■ **Directions for this task**
How many lines in these records hold the string "input"? Reply with the number alone.

○ ○ ○ ○ ○

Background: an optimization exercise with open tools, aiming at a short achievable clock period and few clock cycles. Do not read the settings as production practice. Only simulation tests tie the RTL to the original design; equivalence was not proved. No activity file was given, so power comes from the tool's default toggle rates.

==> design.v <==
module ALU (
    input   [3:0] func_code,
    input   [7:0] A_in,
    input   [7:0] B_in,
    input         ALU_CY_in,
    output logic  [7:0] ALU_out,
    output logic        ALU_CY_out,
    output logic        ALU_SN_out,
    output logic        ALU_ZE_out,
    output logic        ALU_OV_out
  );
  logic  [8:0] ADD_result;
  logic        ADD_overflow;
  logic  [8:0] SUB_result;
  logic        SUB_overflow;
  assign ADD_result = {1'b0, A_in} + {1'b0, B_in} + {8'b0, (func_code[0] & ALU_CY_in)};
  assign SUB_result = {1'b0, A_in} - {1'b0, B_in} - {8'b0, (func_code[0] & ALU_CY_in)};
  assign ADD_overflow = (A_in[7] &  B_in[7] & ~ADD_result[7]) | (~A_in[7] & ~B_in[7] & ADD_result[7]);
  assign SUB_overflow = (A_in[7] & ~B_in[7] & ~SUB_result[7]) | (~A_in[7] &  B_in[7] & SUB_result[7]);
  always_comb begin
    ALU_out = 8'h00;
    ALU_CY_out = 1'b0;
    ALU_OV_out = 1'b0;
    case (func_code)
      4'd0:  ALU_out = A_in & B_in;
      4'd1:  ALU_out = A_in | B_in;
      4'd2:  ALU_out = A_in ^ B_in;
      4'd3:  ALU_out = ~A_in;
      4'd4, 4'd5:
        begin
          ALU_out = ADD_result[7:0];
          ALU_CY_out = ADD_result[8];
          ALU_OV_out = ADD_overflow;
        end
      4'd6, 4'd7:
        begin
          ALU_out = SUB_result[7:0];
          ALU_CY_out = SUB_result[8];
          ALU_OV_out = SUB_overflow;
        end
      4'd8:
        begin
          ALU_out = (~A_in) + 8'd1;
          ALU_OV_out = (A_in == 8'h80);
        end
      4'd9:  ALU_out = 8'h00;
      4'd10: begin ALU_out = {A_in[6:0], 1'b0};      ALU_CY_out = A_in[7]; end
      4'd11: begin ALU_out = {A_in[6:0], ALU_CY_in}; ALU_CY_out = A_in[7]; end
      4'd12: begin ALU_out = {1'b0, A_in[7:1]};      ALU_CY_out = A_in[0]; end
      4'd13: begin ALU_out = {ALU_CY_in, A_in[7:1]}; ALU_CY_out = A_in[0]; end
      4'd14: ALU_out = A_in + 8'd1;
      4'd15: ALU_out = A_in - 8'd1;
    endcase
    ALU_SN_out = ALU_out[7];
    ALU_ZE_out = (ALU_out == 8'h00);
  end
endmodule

○ ○ ○ ○ ○

■ **Response to this exercise**
4